### [Record set]
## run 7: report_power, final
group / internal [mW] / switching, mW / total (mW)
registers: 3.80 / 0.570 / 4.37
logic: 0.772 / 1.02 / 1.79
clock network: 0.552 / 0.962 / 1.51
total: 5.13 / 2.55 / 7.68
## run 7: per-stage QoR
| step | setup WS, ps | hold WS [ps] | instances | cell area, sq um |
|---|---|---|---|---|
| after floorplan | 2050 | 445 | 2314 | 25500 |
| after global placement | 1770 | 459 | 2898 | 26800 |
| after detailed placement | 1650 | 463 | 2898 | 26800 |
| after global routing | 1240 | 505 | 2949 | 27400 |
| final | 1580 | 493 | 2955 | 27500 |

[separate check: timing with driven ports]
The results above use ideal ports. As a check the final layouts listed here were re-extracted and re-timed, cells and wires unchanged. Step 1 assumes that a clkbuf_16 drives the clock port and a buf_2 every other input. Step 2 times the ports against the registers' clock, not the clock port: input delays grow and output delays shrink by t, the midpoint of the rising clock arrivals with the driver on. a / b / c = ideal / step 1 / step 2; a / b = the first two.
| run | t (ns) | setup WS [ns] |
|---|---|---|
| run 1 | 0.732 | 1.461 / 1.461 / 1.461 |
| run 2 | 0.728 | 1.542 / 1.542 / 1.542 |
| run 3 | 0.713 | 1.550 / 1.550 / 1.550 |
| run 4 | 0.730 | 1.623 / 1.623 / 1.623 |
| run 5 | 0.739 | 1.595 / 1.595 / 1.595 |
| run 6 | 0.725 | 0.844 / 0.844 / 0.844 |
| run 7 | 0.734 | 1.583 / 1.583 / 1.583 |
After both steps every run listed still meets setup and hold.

### [Work task]
Write out the material above exactly, please, from its first line up to and including the line where "2955 | 27500 |" appears, and stop there.

### [Finished exercise]
## run 7: report_power, final
group / internal [mW] / switching, mW / total (mW)
registers: 3.80 / 0.570 / 4.37
logic: 0.772 / 1.02 / 1.79
clock network: 0.552 / 0.962 / 1.51
total: 5.13 / 2.55 / 7.68
## run 7: per-stage QoR
| step | setup WS, ps | hold WS [ps] | instances | cell area, sq um |
|---|---|---|---|---|
| after floorplan | 2050 | 445 | 2314 | 25500 |
| after global placement | 1770 | 459 | 2898 | 26800 |
| after detailed placement | 1650 | 463 | 2898 | 26800 |
| after global routing | 1240 | 505 | 2949 | 27400 |
| final | 1580 | 493 | 2955 | 27500 |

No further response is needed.